Prior to recorded sound, music could not have been contained within two, small, plastic headphones. Its sound waves would inevitably have reached the ears of more than one person, and yet today we can stand inches away from another individual without allowing a single note to reach their eardrums. Muting/blocking were once terms that applied to physical acts, but now we apply them to a range of algorithms that increase or decrease our amount of penetration into the world or its permeation into our everyday lives. As each individual begins to gain a higher level of individuality (gravity), bringing into their orbit what persons, ideas, or sounds they desire, so too does their individual mass increase, preparing the way for the individual black hole, a vacuum weighty enough to mask our corp-aureality, while dazzling us with the promise of the post-interstellar, allowing us to cross spatio-temporal boundaries with ease.
However, we should remember that in Dune, these shields are engaged communally, during times of hand-to-hand combat, or for self-preservation in times of danger. They are a militaristic device that underscores the lore of Dune’s great Houses, a technological achievement that once again centers nationalism (or in this case, globalism) on the collective will, instead of each individual acting as a trans-global figure of their own. Villeneuve makes it a point to highlight how easy it is for this type of nationalistic ideology to crumble in the post-interstellar era, as we watch scores of shielded, Atreides soldiers scramble helplessly across an exploding landing pad, visibly awestruck as their only hopes of defense or escape are incinerated in front of them. As House Atreides falls over the course of one night, its soldiers are sacrificed to the advance of silence as power, the incorporation of space logic applied to the bodies and politics of the post-interstellar era, where emperors are unseen until their battleships land, and soldiers are unheard until the sound of their swords is thrust through an unsuspecting body.

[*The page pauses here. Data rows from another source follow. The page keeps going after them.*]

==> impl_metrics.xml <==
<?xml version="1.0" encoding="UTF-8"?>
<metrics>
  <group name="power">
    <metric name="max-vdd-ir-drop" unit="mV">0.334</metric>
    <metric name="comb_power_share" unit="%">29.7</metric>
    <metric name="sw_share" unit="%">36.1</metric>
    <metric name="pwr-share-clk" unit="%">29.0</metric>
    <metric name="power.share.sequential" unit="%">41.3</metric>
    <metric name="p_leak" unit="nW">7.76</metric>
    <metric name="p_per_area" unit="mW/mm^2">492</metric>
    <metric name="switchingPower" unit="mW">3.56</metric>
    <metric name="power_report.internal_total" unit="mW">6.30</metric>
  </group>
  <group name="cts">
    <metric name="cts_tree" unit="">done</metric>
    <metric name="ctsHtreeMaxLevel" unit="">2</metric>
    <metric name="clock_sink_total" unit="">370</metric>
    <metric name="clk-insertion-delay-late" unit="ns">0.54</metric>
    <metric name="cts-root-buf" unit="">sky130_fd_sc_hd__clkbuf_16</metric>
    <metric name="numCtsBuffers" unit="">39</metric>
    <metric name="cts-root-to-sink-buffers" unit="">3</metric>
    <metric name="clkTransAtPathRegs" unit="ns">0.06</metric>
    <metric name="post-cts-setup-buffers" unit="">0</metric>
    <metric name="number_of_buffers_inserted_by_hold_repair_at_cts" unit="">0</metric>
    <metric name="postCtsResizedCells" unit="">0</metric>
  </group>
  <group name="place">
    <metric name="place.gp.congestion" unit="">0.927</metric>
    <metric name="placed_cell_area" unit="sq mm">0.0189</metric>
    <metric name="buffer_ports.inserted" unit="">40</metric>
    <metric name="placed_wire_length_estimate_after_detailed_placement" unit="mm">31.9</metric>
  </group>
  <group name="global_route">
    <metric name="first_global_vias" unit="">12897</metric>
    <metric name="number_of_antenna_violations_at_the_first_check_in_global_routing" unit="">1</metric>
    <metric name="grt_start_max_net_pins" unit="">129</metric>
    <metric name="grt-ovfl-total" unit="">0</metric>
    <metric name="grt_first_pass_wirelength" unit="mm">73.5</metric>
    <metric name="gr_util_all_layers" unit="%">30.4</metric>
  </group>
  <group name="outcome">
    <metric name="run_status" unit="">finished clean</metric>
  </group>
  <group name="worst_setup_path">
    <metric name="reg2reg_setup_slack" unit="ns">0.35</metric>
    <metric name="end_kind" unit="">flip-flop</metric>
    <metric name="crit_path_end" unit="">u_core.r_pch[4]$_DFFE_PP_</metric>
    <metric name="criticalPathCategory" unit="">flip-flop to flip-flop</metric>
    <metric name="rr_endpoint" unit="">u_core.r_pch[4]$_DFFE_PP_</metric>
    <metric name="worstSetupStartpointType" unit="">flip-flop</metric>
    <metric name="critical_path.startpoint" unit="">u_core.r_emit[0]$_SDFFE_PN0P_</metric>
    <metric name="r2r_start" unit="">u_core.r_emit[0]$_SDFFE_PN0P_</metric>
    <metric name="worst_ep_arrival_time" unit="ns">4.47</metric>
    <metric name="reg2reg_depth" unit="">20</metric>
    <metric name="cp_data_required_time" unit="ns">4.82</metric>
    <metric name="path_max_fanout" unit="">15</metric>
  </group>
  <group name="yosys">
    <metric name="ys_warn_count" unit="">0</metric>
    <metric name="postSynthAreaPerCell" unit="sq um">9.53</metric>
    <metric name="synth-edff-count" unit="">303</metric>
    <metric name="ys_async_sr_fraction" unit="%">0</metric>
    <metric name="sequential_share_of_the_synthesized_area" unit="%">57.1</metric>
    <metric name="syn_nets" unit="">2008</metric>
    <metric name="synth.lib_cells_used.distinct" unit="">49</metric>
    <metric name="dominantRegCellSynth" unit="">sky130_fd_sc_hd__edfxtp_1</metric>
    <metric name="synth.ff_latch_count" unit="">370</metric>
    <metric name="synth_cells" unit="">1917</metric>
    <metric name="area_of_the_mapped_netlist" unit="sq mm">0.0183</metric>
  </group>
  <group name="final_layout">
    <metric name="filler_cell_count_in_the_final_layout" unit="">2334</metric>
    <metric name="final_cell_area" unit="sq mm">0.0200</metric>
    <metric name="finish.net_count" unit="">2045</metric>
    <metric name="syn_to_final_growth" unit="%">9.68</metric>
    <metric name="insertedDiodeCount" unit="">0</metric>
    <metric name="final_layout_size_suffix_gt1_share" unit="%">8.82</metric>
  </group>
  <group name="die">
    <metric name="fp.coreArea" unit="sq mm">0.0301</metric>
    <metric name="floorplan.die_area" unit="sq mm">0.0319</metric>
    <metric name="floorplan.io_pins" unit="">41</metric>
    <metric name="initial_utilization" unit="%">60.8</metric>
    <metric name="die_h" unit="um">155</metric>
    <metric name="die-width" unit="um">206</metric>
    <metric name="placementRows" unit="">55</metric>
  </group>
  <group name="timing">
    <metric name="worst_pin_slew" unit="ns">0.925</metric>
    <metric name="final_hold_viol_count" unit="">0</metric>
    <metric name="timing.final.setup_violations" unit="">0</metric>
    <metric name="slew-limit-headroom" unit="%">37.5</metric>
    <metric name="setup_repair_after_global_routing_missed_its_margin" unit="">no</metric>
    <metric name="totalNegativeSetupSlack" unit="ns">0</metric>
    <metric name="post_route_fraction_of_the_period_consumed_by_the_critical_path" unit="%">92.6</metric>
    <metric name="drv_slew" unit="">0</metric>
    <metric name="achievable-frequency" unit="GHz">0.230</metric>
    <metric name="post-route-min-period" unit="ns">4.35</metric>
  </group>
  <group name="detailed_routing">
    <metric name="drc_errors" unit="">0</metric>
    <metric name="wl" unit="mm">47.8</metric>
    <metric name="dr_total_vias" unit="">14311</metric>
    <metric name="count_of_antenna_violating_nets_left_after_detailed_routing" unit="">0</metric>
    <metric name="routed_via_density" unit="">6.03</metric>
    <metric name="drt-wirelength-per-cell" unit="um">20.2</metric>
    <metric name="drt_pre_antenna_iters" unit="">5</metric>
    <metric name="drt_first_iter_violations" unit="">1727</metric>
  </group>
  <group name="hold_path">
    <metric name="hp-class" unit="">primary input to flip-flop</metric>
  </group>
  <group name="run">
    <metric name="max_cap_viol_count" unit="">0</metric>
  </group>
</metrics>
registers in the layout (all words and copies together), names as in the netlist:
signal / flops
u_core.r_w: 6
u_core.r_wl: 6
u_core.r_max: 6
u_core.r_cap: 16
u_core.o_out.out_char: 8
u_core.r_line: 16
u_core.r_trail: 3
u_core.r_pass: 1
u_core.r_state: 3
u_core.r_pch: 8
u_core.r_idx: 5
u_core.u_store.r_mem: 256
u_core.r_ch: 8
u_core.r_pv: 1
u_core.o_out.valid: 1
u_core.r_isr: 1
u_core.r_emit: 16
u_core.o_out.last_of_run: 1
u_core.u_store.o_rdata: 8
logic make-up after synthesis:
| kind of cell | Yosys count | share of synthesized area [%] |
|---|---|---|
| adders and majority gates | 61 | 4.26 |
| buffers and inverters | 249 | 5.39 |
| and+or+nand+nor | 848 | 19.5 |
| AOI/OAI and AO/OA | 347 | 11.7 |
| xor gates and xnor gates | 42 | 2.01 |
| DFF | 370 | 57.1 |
### config.mk
export PLATFORM = sky130hd
export DESIGN_NAME = windowed_ac_rms_meter_top
export DESIGN_NICKNAME = d
export VERILOG_FILES = /design/src/design/wacrm_pkg.sv /design/src/design/wacrm_fifo.sv /design/src/design/wacrm_front.sv /design/src/design/wacrm_back.sv /design/src/design/windowed_ac_rms_meter_top.sv
export SDC_FILE = /design/constraint.sdc
export NUM_CORES = 2
export LEC_CHECK = 0
export ABC_AREA = 0
export BUFFER_PORTS_ARGS = -buffer_cell sky130_fd_sc_hd__buf_2
export CAP_MARGIN = 20
export CORE_MARGIN = 1
export CORE_UTILIZATION = 55
export CTS_CLUSTER_DIAMETER = 120
export DETAILED_ROUTE_END_ITERATION = 8
export GPL_TIMING_DRIVEN = 0
export PLACE_DENSITY = 0.71
export SETUP_SLACK_MARGIN = 0.3
export SLEW_MARGIN = 20
export SYNTH_ARGS = -nofsm -noshare
export SYNTH_HDL_FRONTEND = slang
export SYNTH_HIERARCHICAL = 1
export SYNTH_SLANG_ARGS = --single-unit
### constraint.sdc
create_clock -name clk_i -period 15.7 [get_ports clk_i]
set_clock_uncertainty 0.15 [all_clocks]
set_input_delay 3.925 -clock clk_i [delete_from_list [all_inputs] [get_ports clk_i]]
set_output_delay 3.925 -clock clk_i [all_outputs]
set_load 0.02 [all_outputs]
File: src/design/ssrg_front.sv
`timescale 1ns / 1ps
// ----------------------------------------------------------------------------
// ssrg_front: command intake and state-free arithmetic
// Classifies commands, converts flow to a clamped target and the ramp limit.
// ----------------------------------------------------------------------------
module ssrg_front (
    input  logic                 aclk,
    input  logic                 aresetn,
    input  ssrg_pkg::cfg_t       cfg,
    input  logic                 in_valid,
    output logic                 in_ready,
    input  logic [1:0]           in_cmd,
    input  logic [15:0]          in_flow,
    input  logic [15:0]          in_dt,
    input  ssrg_pkg::q_stat_t    q_stat,
    output logic                 push,
    output ssrg_pkg::work_t      push_data
);

    logic adv;

    logic                  s1_valid_reg, s2_valid_reg, s3_valid_reg;
    ssrg_pkg::cmd_kind_t   s1_kind_reg, s2_kind_reg, s3_kind_reg;
    logic [15:0]           s1_dt_reg, s2_dt_reg, s3_dt_reg;
    logic [31:0]           s1_prod_reg, s2_prod_reg;
    logic [39:0]           s1_flow_reg;
    logic [20:0]           s2_est_reg, s3_est_reg;
    logic [23:0]           s2_target_reg, s3_target_reg;
    logic [33:0]           s3_scaled_reg;

    ssrg_pkg::cmd_kind_t   kind_next;
    logic [54:0]           est_full;
    logic [31:0]           flow_shift;
    logic [34:0]           est_back;
    logic [34:0]           rem;

    assign adv      = !s3_valid_reg || !q_stat.full;
    assign in_ready = adv;
    assign push     = s3_valid_reg && !q_stat.full;

    // set flow with zero rate behaves as stop
    always_comb begin
        unique case (ssrg_pkg::cmd_kind_t'(in_cmd))
            ssrg_pkg::CMD_TICK:      kind_next = ssrg_pkg::CMD_TICK;
            ssrg_pkg::CMD_SET_FLOW:  kind_next = (in_flow == 16'd0) ? ssrg_pkg::CMD_STOP
                                                                    : ssrg_pkg::CMD_SET_FLOW;
            ssrg_pkg::CMD_STOP:      kind_next = ssrg_pkg::CMD_STOP;
            ssrg_pkg::CMD_CLEAR_POS: kind_next = ssrg_pkg::CMD_CLEAR_POS;
            default:                 kind_next = ssrg_pkg::CMD_TICK;
        endcase
    end

    assign est_full   = 55'(s1_prod_reg) * 55'(ssrg_pkg::LIMIT_RECIP);
    assign flow_shift = s1_flow_reg[39:8];
    assign est_back   = 35'(s3_est_reg) * 35'(ssrg_pkg::LIMIT_DIVISOR);
    assign rem        = {1'b0, s3_scaled_reg} - est_back;

    always_ff @(posedge aclk) begin
        if (!aresetn) begin
            s1_valid_reg <= 1'b0;
            s2_valid_reg <= 1'b0;
            s3_valid_reg <= 1'b0;
        end else if (adv) begin
            s1_valid_reg <= in_valid;
            s2_valid_reg <= s1_valid_reg;
            s3_valid_reg <= s2_valid_reg;
        end
    end

    always_ff @(posedge aclk) begin
        if (adv) begin
            // products
            s1_kind_reg   <= kind_next;
            s1_dt_reg     <= in_dt;
            s1_prod_reg   <= 32'(cfg.ramp_rate) * 32'(in_dt);
            s1_flow_reg   <= 40'(in_flow) * 40'(cfg.flow_gain);
            // reciprocal estimate and target clamp
            s2_kind_reg   <= s1_kind_reg;
            s2_dt_reg     <= s1_dt_reg;
            s2_prod_reg   <= s1_prod_reg;
            s2_est_reg    <= est_full[54:ssrg_pkg::LIMIT_SHIFT];
            s2_target_reg <= (flow_shift > 32'(cfg.max_speed)) ? cfg.max_speed
                                                               : flow_shift[23:0];
            // correction happens on the way out
            s3_kind_reg   <= s2_kind_reg;
            s3_dt_reg     <= s2_dt_reg;
            s3_est_reg    <= s2_est_reg;
            s3_target_reg <= s2_target_reg;
            s3_scaled_reg <= {s2_prod_reg, 2'b00};
        end
    end

    // estimate is the quotient or one below it
    always_comb begin
        push_data.kind   = s3_kind_reg;
        push_data.dt     = s3_dt_reg;
        push_data.target = s3_target_reg;
        push_data.limit  = (rem >= 35'(ssrg_pkg::LIMIT_DIVISOR)) ? s3_est_reg + 21'd1
                                                                : s3_est_reg;
    end

endmodule
File: config.mk
export PLATFORM = sky130hd
export DESIGN_NAME = ssrg_queue
export DESIGN_NICKNAME = d
export VERILOG_FILES = /design/src/design/ssrg_pkg.sv /design/src/design/ssrg_queue.sv
export SDC_FILE = /design/constraint.sdc
export NUM_CORES = 1
export LEC_CHECK = 0
export ABC_AREA = 1
export BUFFER_PORTS_ARGS = -buffer_cell sky130_fd_sc_hd__clkbuf_2
export CORE_AREA = 3 3 140 142
export DETAILED_ROUTE_END_ITERATION = 12
export DIE_AREA = 0 0 143 145
export MAX_ROUTING_LAYER = met4
export PLACE_DENSITY = 0.8
export SYNTH_ARGS = -nofsm -noshare
export SYNTH_HDL_FRONTEND = slang
export SYNTH_SLANG_ARGS = --single-unit
File: constraint.sdc
create_clock -name aclk -period 3.8 [get_ports aclk]
set_input_delay 0.38 -clock aclk [delete_from_list [all_inputs] [get_ports aclk]]
set_output_delay 0.38 -clock aclk [all_outputs]
set_load 0.01 [all_outputs]
File: src/design/ssrg_pkg.sv
`timescale 1ns / 1ps
// ----------------------------------------------------------------------------
// ssrg_pkg: shared types and constants
// Command codes, register indexes, work item and configuration structs.
// ----------------------------------------------------------------------------
package ssrg_pkg;

    // command codes carried on s_tuser
    typedef enum logic [1:0] {
        CMD_TICK      = 2'd0,
        CMD_SET_FLOW  = 2'd1,
        CMD_STOP      = 2'd2,
        CMD_CLEAR_POS = 2'd3
    } cmd_kind_t;

    // configuration register indexes
    localparam logic [1:0] REG_FLOW_GAIN = 2'd0;
    localparam logic [1:0] REG_MAX_SPEED = 2'd1;
    localparam logic [1:0] REG_RAMP_RATE = 2'd2;

    localparam logic [23:0] FLOW_GAIN_RESET = 24'd932067;
    localparam logic [23:0] MAX_SPEED_RESET = 24'd1024000;
    localparam logic [15:0] RAMP_RATE_RESET = 16'd2000;

    // one step in units of 1/256 step-us
    localparam logic [40:0] STEP_UNIT = 41'd256000000;

    // limit = floor(4 * p / 15625), p = ramp_rate * elapsed_us
    localparam logic [13:0] LIMIT_DIVISOR = 14'd15625;
    // floor(2^36 / 15625), used with a right shift by 34
    localparam logic [22:0] LIMIT_RECIP   = 23'd4398046;
    localparam int          LIMIT_SHIFT   = 34;

    localparam int QUEUE_DEPTH = 4;
    localparam int QUEUE_AW    = 2;

    typedef struct packed {
        logic [23:0] flow_gain;
        logic [23:0] max_speed;
        logic [15:0] ramp_rate;
    } cfg_t;

    // classified item handed from the front to the back
    typedef struct packed {
        cmd_kind_t   kind;
        logic [15:0] dt;
        logic [23:0] target;
        logic [20:0] limit;
    } work_t;

    typedef struct packed {
        logic full;
        logic empty;
    } q_stat_t;

    // what the phase stage does with an item
    typedef enum logic [1:0] {
        PH_HOLD    = 2'd0,
        PH_ADVANCE = 2'd1,
        PH_HALT    = 2'd2,
        PH_CLEAR   = 2'd3
    } phase_op_t;

endpackage

File: src/design/ssrg_queue.sv
`timescale 1ns / 1ps
// ----------------------------------------------------------------------------
// ssrg_queue: small work queue
// Four-entry first-in first-out buffer between the front and the back.
// ----------------------------------------------------------------------------
module ssrg_queue (
    input  logic                 aclk,
    input  logic                 aresetn,
    input  logic                 push,
    input  ssrg_pkg::work_t      push_data,
    input  logic                 pop,
    output ssrg_pkg::work_t      pop_data,
    output ssrg_pkg::q_stat_t    q_stat
);

    ssrg_pkg::work_t                   mem_reg [ssrg_pkg::QUEUE_DEPTH];
    logic [ssrg_pkg::QUEUE_AW-1:0]     wr_ptr_reg, rd_ptr_reg;
    logic [ssrg_pkg::QUEUE_AW:0]       count_reg, count_next;

    assign q_stat.full  = (count_reg == (ssrg_pkg::QUEUE_AW+1)'(ssrg_pkg::QUEUE_DEPTH));
    assign q_stat.empty = (count_reg == '0);
    assign pop_data     = mem_reg[rd_ptr_reg];

    always_comb begin
        count_next = count_reg;
        if (push && !pop) begin
            count_next = count_reg + 1'b1;
        end else if (pop && !push) begin
            count_next = count_reg - 1'b1;
        end
    end

    always_ff @(posedge aclk) begin
        if (!aresetn) begin
            wr_ptr_reg <= '0;
            rd_ptr_reg <= '0;
            count_reg  <= '0;
        end else begin
            if (push) begin
                wr_ptr_reg <= wr_ptr_reg + 1'b1;
            end
            if (pop) begin
                rd_ptr_reg <= rd_ptr_reg + 1'b1;
            end
            count_reg <= count_next;
        end
    end

    always_ff @(posedge aclk) begin
        if (push) begin
            mem_reg[wr_ptr_reg] <= push_data;
        end
    end

endmodule

==> flow_metrics.env, run 1 <==
export IMPL_path_buf_inv=2
export IMPL_ios=132
export IMPL_post_cts_buffers=0
export IMPL_cp_depth=4
export IMPL_finClkSkew_ns=0.006163
export IMPL_fin_tns_setup_ns=0
export IMPL_place_congestion=0.7467
export IMPL_r2r_end="mem_reg[2][49]"
export IMPL_syn_avg_cell_area_um2=15.03
export IMPL_yosys_area_share_adder=0.008236
export IMPL_dp_cells=1001
export IMPL_h_tree_depth=1
export IMPL_grt_max_degree=127
export IMPL_whs_ns=0.08138
export IMPL_power_density_nw_per_um2=536.7
export IMPL_dr_wl_met3_um=1400
export IMPL_portBuffers=131
export IMPL_max_stage_delay_ns=0.80
export IMPL_dp_hpwl_um=11310
export IMPL_drtIter0Drc=501
export IMPL_max_slew_margin=0.4337
export IMPL_cts_root_buffer="clkbuf_16"
export IMPL_vias_per_cell=5.564
export IMPL_slowest_stage="dfxtp_4"
export IMPL_clkTransAtPathRegs_ns=0.06
export IMPL_wire_per_inst_um=18.82
export IMPL_drive_above_1_share=0.2972
export IMPL_cts_resized=0
export IMPL_cap_violations=0
export IMPL_drt_total_wl_um=19690
export IMPL_cts_tree="built"
export IMPL_wl_met1_um=7897
export IMPL_drcViolationCount=0
export IMPL_synth_area_um2=10030
export IMPL_cts_hold_buffers_added=0
export IMPL_start_util=0.5397
export IMPL_clk_latency_ns=0.51
export IMPL_ys_seq_area_frac=0.7726
export IMPL_cts_made_buffers=26
export IMPL_worst_ep_arrival_time_ns=2.52
export IMPL_yosys_area_share_simple=0.06202
export IMPL_hold_path_class="primary input to flip-flop"
export IMPL_setup_viol=0
export IMPL_fp_coreArea_um2=18580
export IMPL_r2r_slack_ns=1.79
export IMPL_largest_register_ffs=252
export IMPL_nets=868
export IMPL_synth_compound_area_share=0.1259
export IMPL_track_usage=0.1943
export IMPL_ys_ff_latch=261
export IMPL_final_instance_count_excl_fill=1046
export IMPL_ir_worst_vdd_v=0.0004895
export IMPL_row_count=50
export IMPL_synth_nets=740
export IMPL_path_class="flip-flop to output port"
export IMPL_worstSetupStartpointType="flip-flop"
export IMPL_synth_top_family_by_area="compound AO/OA/AOI/OAI gates"
export IMPL_tightest_slew_ns=0.8482
export IMPL_slew_viol_final=0
export IMPL_synth_warnings=0
export IMPL_grt_pass1_wl_um=30980
export IMPL_dieArea_um2=20740
export IMPL_clock_sinks=261
export IMPL_worstReg2RegStart="wr_ptr_reg[0]"
export IMPL_grt_overflow_total=0
export IMPL_antenna_found_initial=1
export IMPL_cp_max_fo=126
export IMPL_worstSetupEndpoint="pop_data[34]"
export IMPL_fmax_mhz=345.4
export IMPL_placed_area_um2=10840
export IMPL_synthCells=667
export IMPL_reg2reg_depth=5
export IMPL_status="complete, no violations"
export IMPL_grt_pass1_vias=5954
export IMPL_period_share=0.7619
export IMPL_vias=5820
export IMPL_endpoint_kind="output port"
export IMPL_dr_pass1_iters=5
export IMPL_ys_types=24
export IMPL_ant_nets=0
export IMPL_die_y_um=145
export IMPL_top_layer_used="met4"
export IMPL_synth_xor_area_frac=0
export IMPL_finalCriticalPeriod_ns=2.895
export IMPL_synth_area_mux_share=0
export IMPL_final_area_um2=11610
export IMPL_rsz0062_at_grt="false"
export IMPL_hold_violations=0
export IMPL_p_leak_uw=0.004107
export IMPL_crit_family="flip-flops"
export IMPL_syn2layout_area_growth_pct=15.82
export IMPL_crit_chain="inv_8 -> o21ai_0 -> o22ai_1 -> clkbuf_2"
export IMPL_cp_required_ns=3.42
export IMPL_fp_dieW_um=143
export IMPL_wl_met2_um=10030
export IMPL_clockBufferDepth=3
## how the worst min path moves through the flow
stage | endpoint | slack, ns | start | cells after the start
after CTS | mem_reg[1][13] | 0.06 | push_data[13] | 1
final | mem_reg[1][13] | 0.08 | push_data[13] | 1
after global placement | flip-flop | 0.46 | rd_ptr_reg[1] | 1
after floorplan | flip-flop | 0.41 | rd_ptr_reg[1] | 1
after detailed placement | flip-flop | 0.46 | rd_ptr_reg[1] | 1
after global routing | mem_reg[1][27] | 0.07 | push_data[27] | 1
## cell usage after synthesis, drive strengths merged
library cell  number  share of area
a21oi              4         0.0020
buf               22          0.016
clkbuf            18         0.0076
clkinv             1        0.00087
dfxtp              9          0.018
edfxtp           252           0.75
fa                 1         0.0020
ha                 5         0.0062
inv               16         0.0067
nand2              9         0.0034
nand3              1        0.00050
nand4              1        0.00062
nor2             131          0.057
nor3               2         0.0010
o21ai            132          0.066
o22ai             63          0.058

And yet, even as we watch the power of corp-aural removal in action, waiting not for the next explosion, but the soundless implosion of the unheard, Denis Villenueve’s Dune: Part One, provides us with a strong sense of resistance to this embodied space power. In Gurney Halleck’s words to Paul during a training session, we are reminded that it is the “slow blade that penetrates the shield,” and thus the sense of history achieved in the world of Dune has set the stage for war to become personal again. Violence is individually measured and not sprayed in mass.
We see Duke Leto’s naked body, laid upon a chair minutes before his death like a sculptural, Baroque figure from a Caravaggio painting, struggling against the silence of the surrounding Harkonnen hoard, until he finally finds the strength to speak, and in a faint voice releases the poison from his false tooth and fills the enemy-filled room with death. When Liet Kynes is stabbed by a silent Sardoukarian blade and pouring out both blood and water, she uses her body to pound out a rhythmic sound in the sand, calling the sandworm to swallow up her enemies along with her. As Duncan Idaho removes a sword from his own abdomen, he uses a visceral scream to disrupt the soldier’s advance on Paul, achieving his goal of protecting the boy, and swaying his body back and forth like a man drunk, using his body to corrupt the silent determination of the circling Sardoukarians.
As we contemplate the position of our own corp-aureality in this science fiction period drama, we might amend the words of the film echoed in the Bene Gesserit whisper, “When you take a life you take your own,” and ask if one is to silence life, do they also silence their own in the process?
WORKS CITED
Virilio, Paul. Speed and Politics. Semiotext(e), 2006.